Abstract

Undeniably health disparities and social determinants of health are connected. While there are many definitions of health disparities, in the United States the legal definition comes from US Public Law 106-525 and is as follows: Health disparities are differences in the incidence, prevalence, mortality, and burden of diseases and other adverse health conditions that exist among specific population groups in the United States. Whitehead in the United Kingdom defined health inequities as the differences in prevalence, incidence, mortality, and morbidity that are unnecessary, avoidable, and unfair.
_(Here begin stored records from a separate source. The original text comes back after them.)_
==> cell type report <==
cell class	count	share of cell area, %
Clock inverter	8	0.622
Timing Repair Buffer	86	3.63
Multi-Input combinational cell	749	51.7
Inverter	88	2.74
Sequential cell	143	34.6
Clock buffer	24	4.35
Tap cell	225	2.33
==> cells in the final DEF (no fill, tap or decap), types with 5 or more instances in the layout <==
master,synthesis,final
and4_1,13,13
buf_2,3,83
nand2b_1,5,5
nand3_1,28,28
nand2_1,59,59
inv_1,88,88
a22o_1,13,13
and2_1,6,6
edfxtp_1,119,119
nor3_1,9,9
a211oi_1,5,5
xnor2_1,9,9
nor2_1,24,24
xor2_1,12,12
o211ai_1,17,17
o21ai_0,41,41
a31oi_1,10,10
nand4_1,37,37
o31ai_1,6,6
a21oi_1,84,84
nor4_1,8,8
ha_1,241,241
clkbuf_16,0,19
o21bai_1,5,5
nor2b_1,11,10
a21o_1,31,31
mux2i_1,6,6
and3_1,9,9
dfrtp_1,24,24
`config.mk`:
```
export PLATFORM = sky130hd
export DESIGN_NAME = bitmap_slot_allocator_unit
export DESIGN_NICKNAME = d
export VERILOG_FILES = /design/src/hw/rtl/bsa_pkg.sv /design/src/hw/rtl/bitmap_slot_allocator_unit.sv
export SDC_FILE = /design/constraint.sdc
export NUM_CORES = 2
export LEC_CHECK = 0
export BUFFER_PORTS_ARGS = -buffer_cell sky130_fd_sc_hd__buf_4
export CORE_UTILIZATION = 35
export CTS_CLUSTER_SIZE = 28
export DETAILED_ROUTE_END_ITERATION = 6
export HOLD_SLACK_MARGIN = 0.05
export PLACE_DENSITY = 0.46
export SYNTH_ARGS = -nofsm -noshare
export SYNTH_HDL_FRONTEND = slang
export SYNTH_SLANG_ARGS = --single-unit
```
`constraint.sdc`:
```
create_clock -name clk -period 8.8 [get_ports clk]
set_input_delay 2.64 -clock clk [delete_from_list [all_inputs] [get_ports clk]]
set_output_delay 2.64 -clock clk [all_outputs]
set_load 0.05 [all_outputs]
```
`src/hw/rtl/bsa_pkg.sv`:
```
// Shared types and constants for the bitmap slot allocator.
// Holds default sizes, field widths, operation, configuration and status codes and the controller state type.
// Depends on nothing; every allocator file imports it.
package bsa_pkg;

    localparam int MAX_OBJECTS_DEF = 1024;
    localparam int WORD_BITS_DEF   = 64;
    localparam int ADDR_BITS_DEF   = 48;

    localparam int BASE_BITS     = 48;
    localparam int SIZE_BITS     = 32;
    localparam int COUNT_BITS    = 11;
    localparam int SLOT_BITS     = 10;
    localparam int ACTION_BITS   = 2;
    localparam int CFG_IDX_BITS  = 2;
    localparam int CFG_DATA_BITS = 48;

    localparam logic [ACTION_BITS-1:0] ACT_ALLOC   = 2'd0;
    localparam logic [ACTION_BITS-1:0] ACT_RESERVE = 2'd1;
    localparam logic [ACTION_BITS-1:0] ACT_FREE    = 2'd2;

    localparam logic [CFG_IDX_BITS-1:0] CFG_BASE  = 2'd0;
    localparam logic [CFG_IDX_BITS-1:0] CFG_SIZE  = 2'd1;
    localparam logic [CFG_IDX_BITS-1:0] CFG_COUNT = 2'd2;

    localparam logic [COUNT_BITS-1:0] COUNT_RESET = 11'd1024;

    typedef enum logic [2:0] {
        ST_OK       = 3'd0,
        ST_NONE     = 3'd1,
        ST_RANGE    = 3'd2,
        ST_MISALIGN = 3'd3,
        ST_SAME     = 3'd4
    } status_t;

    typedef enum logic [3:0] {
        S_INIT,
        S_IDLE,
        S_SCAN,
        S_DIV,
        S_CHECK,
        S_RD,
        S_RMW,
        S_MUL,
        S_ADD,
        S_OUT
    } state_t;

endpackage

```
`src/hw/rtl/bitmap_slot_allocator_unit.sv`:
```
// Top level of the bitmap slot allocator: free bitmap memory, next-fit scan,
// address divider and result register. Depends on bsa_pkg.
//
// Channel | Direction | Handshake           | Payload
// input   | in        | in_valid / in_stall | action, slot_index, address
// output  | out       | out_valid/out_stall | status, slot_address, slot_number, in_use_count
// config  | in        | cfg_wr_en           | cfg_index, cfg_data
//
// An allocate scans at most W bitmap words, W being the number of words in use
// (16 at the default sizes); the scan reads one memory word per cycle.
// A reserve reads and rewrites one bitmap word. A free runs a divider that
// produces one quotient bit per cycle. After reset and after every write to the
// base, size or count setting, the bitmap is rebuilt one word per cycle, while
// no transaction is accepted.
// A finished result waits in the output register while the next transaction
// is accepted and processed; only the final result transfer waits for out_stall.
module bitmap_slot_allocator_unit
    import bsa_pkg::*;
#(
    parameter int MAX_OBJECTS = MAX_OBJECTS_DEF,
    parameter int WORD_BITS   = WORD_BITS_DEF,
    parameter int ADDR_BITS   = ADDR_BITS_DEF
)
(
    input  logic                     clk,
    input  logic                     rst_n,

    input  logic                     in_valid,
    output logic                     in_stall,
    input  logic [ACTION_BITS-1:0]   action,
    input  logic [SLOT_BITS-1:0]     slot_index,
    input  logic [ADDR_BITS-1:0]     address,

    output logic                     out_valid,
    input  logic                     out_stall,
    output logic [2:0]               status,
    output logic [ADDR_BITS-1:0]     slot_address,
    output logic [SLOT_BITS-1:0]     slot_number,
    output logic [COUNT_BITS-1:0]    in_use_count,

    input  logic                     cfg_wr_en,
    input  logic [CFG_IDX_BITS-1:0]  cfg_index,
    input  logic [CFG_DATA_BITS-1:0] cfg_data
);

    localparam int CAP_LIMIT  = (1 << COUNT_BITS) - 1;
    localparam int CAP        = (MAX_OBJECTS < CAP_LIMIT) ? MAX_OBJECTS : CAP_LIMIT;
    localparam int MEM_WORDS  = (CAP + WORD_BITS - 1) / WORD_BITS;
    localparam int WIDX_BITS  = (MEM_WORDS > 1) ? $clog2(MEM_WORDS) : 1;
    localparam int WCNT_BITS  = $clog2(MEM_WORDS + 1);
    localparam int BIT_BITS   = $clog2(WORD_BITS);
    localparam int DIVX_BITS  = COUNT_BITS + 1;
    localparam int RK         = DIVX_BITS + BIT_BITS + 1;
    localparam int RECIP      = ((1 << RK) + WORD_BITS - 1) / WORD_BITS;
    localparam int PROD_BITS  = COUNT_BITS + SIZE_BITS;
    localparam int EXT_A      = (ADDR_BITS > BASE_BITS) ? ADDR_BITS : BASE_BITS;
    localparam int EXT_BITS   = (EXT_A > PROD_BITS) ? EXT_A : PROD_BITS;
    localparam int DCNT_BITS  = $clog2(ADDR_BITS);

    // Quotient by the word size through a reciprocal; exact for every argument width used.
    function automatic logic [DIVX_BITS-1:0] word_quot(input logic [DIVX_BITS-1:0] x);
        logic [DIVX_BITS+RK-1:0] p;
        p = (DIVX_BITS+RK)'(x) * (DIVX_BITS+RK)'(RECIP);
        return DIVX_BITS'(p >> RK);
    endfunction

    state_t                  state_reg, state_next;
    logic [BASE_BITS-1:0]    base_reg, base_next;
    logic [SIZE_BITS-1:0]    size_reg, size_next;
    logic [COUNT_BITS-1:0]   count_reg, count_next;
    logic [WCNT_BITS-1:0]    init_w_reg, init_w_next;
    logic [WIDX_BITS-1:0]    last_word_reg, last_word_next;
    logic [COUNT_BITS-1:0]   used_reg, used_next;
    logic                    out_valid_reg, out_valid_next;
    logic                    rd_pending_reg;
    logic [WIDX_BITS-1:0]    scan_w_reg, scan_w_next;
    logic [WCNT_BITS-1:0]    issued_reg, issued_next;
    logic [DCNT_BITS-1:0]    div_cnt_reg, div_cnt_next;

    logic [ACTION_BITS-1:0]  action_reg, action_next;
    logic [ADDR_BITS-1:0]    addr_in_reg, addr_in_next;
    logic [ADDR_BITS-1:0]    dq_reg, dq_next;
    logic [SIZE_BITS-1:0]    rem_reg, rem_next;
    logic [COUNT_BITS-1:0]   slot_reg, slot_next;
    status_t                 res_status_reg, res_status_next;
    logic [ADDR_BITS-1:0]    res_addr_reg, res_addr_next;
    logic [PROD_BITS-1:0]    prod_reg, prod_next;
    logic [WIDX_BITS-1:0]    pend_w_reg, pend_w_next;

    status_t                 out_status_reg;
    logic [ADDR_BITS-1:0]    out_addr_reg;
    logic [SLOT_BITS-1:0]    out_slot_reg;
    logic [COUNT_BITS-1:0]   out_count_reg;
    logic                    load_out;

    logic [WORD_BITS-1:0]    mem [MEM_WORDS];
    logic [WORD_BITS-1:0]    rd_data_reg;
    logic                    mem_rd_en;
    logic [WIDX_BITS-1:0]    mem_rd_addr;
    logic                    mem_wr_en;
    logic [WIDX_BITS-1:0]    mem_wr_addr;
    logic [WORD_BITS-1:0]    mem_wr_data;

    logic [COUNT_BITS-1:0]   n_slots;
    logic [DIVX_BITS-1:0]    n_plus;
    logic [WCNT_BITS-1:0]    words;
    logic [SIZE_BITS-1:0]    stride;
    logic [DIVX_BITS-1:0]    init_lo;
    logic [WORD_BITS-1:0]    init_word;
    logic [WORD_BITS-1:0]    low_onehot;
    logic [BIT_BITS-1:0]     low_bit;
    logic                    found;
    logic [DIVX_BITS-1:0]    slot_q;
    logic [DIVX_BITS-1:0]    slot_rem;
    logic [WIDX_BITS-1:0]    slot_w;
    logic [WORD_BITS-1:0]    slot_onehot;
    logic [EXT_BITS-1:0]     addr_ext;
    logic [EXT_BITS-1:0]     base_ext;
    logic [SIZE_BITS:0]      div_shift;
    logic                    div_ge;

    assign n_slots = (count_reg > COUNT_BITS'(CAP)) ? COUNT_BITS'(CAP) : count_reg;
    assign n_plus  = DIVX_BITS'(n_slots) + DIVX_BITS'(WORD_BITS - 1);
    assign words   = WCNT_BITS'(word_quot(n_plus));
    assign stride  = (size_reg == '0) ? SIZE_BITS'(1) : size_reg;

    assign init_lo = DIVX_BITS'(DIVX_BITS'(init_w_reg) * DIVX_BITS'(WORD_BITS));

    always_comb
    begin
        for (int b = 0; b < WORD_BITS; b++)
        begin
            init_word[b] = (init_lo + DIVX_BITS'(b)) < DIVX_BITS'(n_slots);
        end
    end

    assign found      = rd_pending_reg && (rd_data_reg != '0);
    assign low_onehot = rd_data_reg & (~rd_data_reg + WORD_BITS'(1));

    always_comb
    begin
        low_bit = '0;
        for (int b = 0; b < WORD_BITS; b++)
        begin
            if (low_onehot[b])
            begin
                low_bit = low_bit | BIT_BITS'(b);
            end
        end
    end

    assign slot_q      = word_quot(DIVX_BITS'(slot_reg));
    assign slot_rem    = DIVX_BITS'(slot_reg) - DIVX_BITS'(slot_q * DIVX_BITS'(WORD_BITS));
    assign slot_w      = WIDX_BITS'(slot_q);
    assign slot_onehot = WORD_BITS'(1) << BIT_BITS'(slot_rem);

    assign addr_ext = EXT_BITS'(address);
    assign base_ext = EXT_BITS'(base_reg);

    assign div_shift = {rem_reg, dq_reg[ADDR_BITS-1]};
    assign div_ge    = div_shift >= {1'b0, stride};

    always_comb
    begin
        state_next      = state_reg;
        base_next       = base_reg;
        size_next       = size_reg;
        count_next      = count_reg;
        init_w_next     = init_w_reg;
        last_word_next  = last_word_reg;
        used_next       = used_reg;
        out_valid_next  = out_valid_reg;
        scan_w_next     = scan_w_reg;
        issued_next     = issued_reg;
        div_cnt_next    = div_cnt_reg;
        action_next     = action_reg;
        addr_in_next    = addr_in_reg;
        dq_next         = dq_reg;
        rem_next        = rem_reg;
        slot_next       = slot_reg;
        res_status_next = res_status_reg;
        res_addr_next   = res_addr_reg;
        prod_next       = prod_reg;
        pend_w_next     = pend_w_reg;
        in_stall        = 1'b1;
        load_out        = 1'b0;
        mem_rd_en       = 1'b0;
        mem_rd_addr     = scan_w_reg;
        mem_wr_en       = 1'b0;
        mem_wr_addr     = WIDX_BITS'(init_w_reg);
        mem_wr_data     = init_word;

        if (out_valid_reg && !out_stall)
        begin
            out_valid_next = 1'b0;
        end

        case (state_reg)
            S_INIT:
            begin
                if (init_w_reg >= words)
                begin
                    state_next = S_IDLE;
                end
                else
                begin
                    mem_wr_en   = 1'b1;
                    init_w_next = init_w_reg + WCNT_BITS'(1);
                end
            end
            S_IDLE:
            begin
                in_stall = cfg_wr_en;
                if (in_valid && !cfg_wr_en)
                begin
                    action_next     = action;
                    addr_in_next    = address;
                    res_status_next = ST_OK;
                    res_addr_next   = '0;
                    slot_next       = '0;
                    case (action)
                        ACT_ALLOC:
                        begin
                            if (words == '0)
                            begin
                                res_status_next = ST_NONE;
                                state_next      = S_OUT;
                            end
                            else
                            begin
                                scan_w_next = last_word_reg;
                                issued_next = '0;
                                state_next  = S_SCAN;
                            end
                        end
                        ACT_RESERVE:
                        begin
                            if (COUNT_BITS'(slot_index) >= n_slots)
                            begin
                                res_status_next = ST_RANGE;
                                state_next      = S_OUT;
                            end
                            else
                            begin
                                slot_next  = COUNT_BITS'(slot_index);
                                state_next = S_RD;
                            end
                        end
                        ACT_FREE:
                        begin
                            if (addr_ext < base_ext)
                            begin
                                res_status_next = ST_RANGE;
                                state_next      = S_OUT;
                            end
                            else
                            begin
                                dq_next      = ADDR_BITS'(addr_ext - base_ext);
                                rem_next     = '0;
                                div_cnt_next = '0;
                                state_next   = S_DIV;
                            end
                        end
                        default:
                        begin
                            state_next = S_OUT;
                        end
                    endcase
                end
            end
            S_SCAN:
            begin
                if (found)
                begin
                    mem_wr_en      = 1'b1;
                    mem_wr_addr    = pend_w_reg;
                    mem_wr_data    = rd_data_reg & ~low_onehot;
                    slot_next      = COUNT_BITS'(COUNT_BITS'(pend_w_reg) * COUNT_BITS'(WORD_BITS)
                                     + COUNT_BITS'(low_bit));
                    last_word_next = pend_w_reg;
                    used_next      = used_reg + COUNT_BITS'(1);
                    state_next     = S_MUL;
                end
                else if (issued_reg < words)
                begin
                    mem_rd_en   = 1'b1;
                    pend_w_next = scan_w_reg;
                    issued_next = issued_reg + WCNT_BITS'(1);
                    if (WCNT_BITS'(scan_w_reg) + WCNT_BITS'(1) == words)
                    begin
                        scan_w_next = '0;
                    end
                    else
                    begin
                        scan_w_next = scan_w_reg + WIDX_BITS'(1);
                    end
                end
                else
                begin
                    res_status_next = ST_NONE;
                    slot_next       = '0;
                    state_next      = S_OUT;
                end
            end
            S_DIV:
            begin
                rem_next     = div_ge ? SIZE_BITS'(div_shift - {1'b0, stride})
                                      : SIZE_BITS'(div_shift);
                dq_next      = {dq_reg[ADDR_BITS-2:0], div_ge};
                div_cnt_next = div_cnt_reg + DCNT_BITS'(1);
                if (div_cnt_reg == DCNT_BITS'(ADDR_BITS - 1))
                begin
                    state_next = S_CHECK;
                end
            end
            S_CHECK:
            begin
                if (rem_reg != '0)
                begin
                    res_status_next = ST_MISALIGN;
                    state_next      = S_OUT;
                end
                else if (dq_reg >= ADDR_BITS'(n_slots))
                begin
                    res_status_next = ST_RANGE;
                    state_next      = S_OUT;
                end
                else
                begin
                    slot_next  = COUNT_BITS'(dq_reg);
                    state_next = S_RD;
                end
            end
            S_RD:
            begin
                mem_rd_en   = 1'b1;
                mem_rd_addr = slot_w;
                state_next  = S_RMW;
            end
            S_RMW:
            begin
                mem_wr_addr = slot_w;
                if (action_reg == ACT_FREE)
                begin
                    if ((rd_data_reg & slot_onehot) != '0)
                    begin
                        res_status_next = ST_SAME;
                    end
                    else
                    begin
                        mem_wr_en     = 1'b1;
                        mem_wr_data   = rd_data_reg | slot_onehot;
                        res_addr_next = addr_in_reg;
                        if (used_reg != '0)
                        begin
                            used_next = used_reg - COUNT_BITS'(1);
                        end
                    end
                    state_next = S_OUT;
                end
                else
                begin
                    if ((rd_data_reg & slot_onehot) == '0)
                    begin
                        res_status_next = ST_SAME;
                        state_next      = S_OUT;
                    end
                    else
                    begin
                        mem_wr_en   = 1'b1;
                        mem_wr_data = rd_data_reg & ~slot_onehot;
                        used_next   = used_reg + COUNT_BITS'(1);
                        state_next  = S_MUL;
                    end
                end
            end
            S_MUL:
            begin
                prod_next  = PROD_BITS'(slot_reg) * PROD_BITS'(stride);
                state_next = S_ADD;
            end
            S_ADD:
            begin
                res_addr_next = ADDR_BITS'(base_ext + EXT_BITS'(prod_reg));
                state_next    = S_OUT;
            end
            S_OUT:
            begin
                if (!out_valid_reg || !out_stall)
                begin
                    load_out       = 1'b1;
                    out_valid_next = 1'b1;
                    state_next     = S_IDLE;
                end
            end
            default:
            begin
                state_next = S_INIT;
            end
        endcase

        if (cfg_wr_en)
        begin
            case (cfg_index)
                CFG_BASE:
                begin
                    base_next = cfg_data[BASE_BITS-1:0];
                end
                CFG_SIZE:
                begin
                    size_next = cfg_data[SIZE_BITS-1:0];
                end
                CFG_COUNT:
                begin
                    count_next = cfg_data[COUNT_BITS-1:0];
                end
                default:
                begin
                end
            endcase
            if (cfg_index == CFG_BASE || cfg_index == CFG_SIZE || cfg_index == CFG_COUNT)
            begin
                state_next     = S_INIT;
                init_w_next    = '0;
                last_word_next = '0;
                used_next      = '0;
            end
        end
    end

    always_ff @(posedge clk or negedge rst_n)
    begin
        if (!rst_n)
        begin
            state_reg      <= S_INIT;
            base_reg       <= '0;
            size_reg       <= SIZE_BITS'(1);
            count_reg      <= COUNT_RESET;
            init_w_reg     <= '0;
            last_word_reg  <= '0;
            used_reg       <= '0;
            out_valid_reg  <= 1'b0;
            rd_pending_reg <= 1'b0;
            scan_w_reg     <= '0;
            issued_reg     <= '0;
            div_cnt_reg    <= '0;
        end
        else
        begin
            state_reg      <= state_next;
            base_reg       <= base_next;
            size_reg       <= size_next;
            count_reg      <= count_next;
            init_w_reg     <= init_w_next;
            last_word_reg  <= last_word_next;
            used_reg       <= used_next;
            out_valid_reg  <= out_valid_next;
            rd_pending_reg <= mem_rd_en;
            scan_w_reg     <= scan_w_next;
            issued_reg     <= issued_next;
            div_cnt_reg    <= div_cnt_next;
        end
    end

    always_ff @(posedge clk)
    begin
        action_reg     <= action_next;
        addr_in_reg    <= addr_in_next;
        dq_reg         <= dq_next;
        rem_reg        <= rem_next;
        slot_reg       <= slot_next;
        res_status_reg <= res_status_next;
        res_addr_reg   <= res_addr_next;
        prod_reg       <= prod_next;
        pend_w_reg     <= pend_w_next;
        if (load_out)
        begin
            out_status_reg <= res_status_reg;
            out_addr_reg   <= res_addr_reg;
            out_slot_reg   <= SLOT_BITS'(slot_reg);
            out_count_reg  <= used_reg;
        end
    end

    always_ff @(posedge clk)
    begin
        if (mem_wr_en)
        begin
            mem[mem_wr_addr] <= mem_wr_data;
        end
        if (mem_rd_en)
        begin
            rd_data_reg <= mem[mem_rd_addr];
        end
    end

    assign out_valid    = out_valid_reg;
    assign status       = out_status_reg;
    assign slot_address = out_addr_reg;
    assign slot_number  = out_slot_reg;
    assign in_use_count = out_count_reg;

    // A read never meets a write to the same bitmap word in one cycle.
    a_no_rw_collision: assert property (@(posedge clk) disable iff (!rst_n)
        (mem_rd_en && mem_wr_en) |-> (mem_rd_addr != mem_wr_addr))
        else $error("bitmap read and write hit the same word");

    // The in-use count never exceeds the number of managed slots.
    a_used_bound: assert property (@(posedge clk) disable iff (!rst_n)
        used_reg <= n_slots)
        else $error("in-use count exceeds managed slots");

    // Every failed operation reports a zero slot address.
    a_err_addr_zero: assert property (@(posedge clk) disable iff (!rst_n)
        (out_valid_reg && out_status_reg != ST_OK) |-> (out_addr_reg == '0))
        else $error("error result carries a nonzero address");

    // Transactions are taken only when the controller is idle.
    a_accept_idle: assert property (@(posedge clk) disable iff (!rst_n)
        (in_valid && !in_stall) |=> (state_reg != S_IDLE && state_reg != S_INIT))
        else $error("accepted transaction did not start processing");

endmodule
```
For our purposes, a health disparity occurs whenever a negative, unjust, and preventable health-related prevalence, incidence, or disease burden difference (e.g., cancer incidence rates and mortality rates) is measured between population groups (i.e., men and women, African American and Caucasian men, or low and high socioeconomic status groups). Health disparities grow out of social determinants of health. A social determinant of health is an independent factor that influences and/or shapes health. Such factors may be geographic, socioeconomic, psychosocial, behavioral, or social in nature. Disparities or inequities in health arise because of the circumstances or social determinants that influence how people live, work, and age and the social structures or systems constructed to deal with disease and illness. In the late 1990s, Link and Phelan opened up a provocative debate about which social determinants of health are key contributors to health disparities or inequities. We believe that examining how male gender affects health status, health care, and health behaviors can affirm male gender as a fundamental or root social cause of health inequity. As defined by Link and Phelan, the following four features characterize a fundamental social cause: (1) it influences multiple disease or health outcomes; (2) it affects these outcomes through multiple risk factors; (3) it impacts access to resources that may be used to either avoid risks or minimize the consequence of disease; and (4) the association between the fundamental cause and health is reproduced over time through the replacement of intervening mechanisms. In this article, male gender is explored as a fundamental or root social cause of health inequities by taking these characteristics and posing four questions about male gender.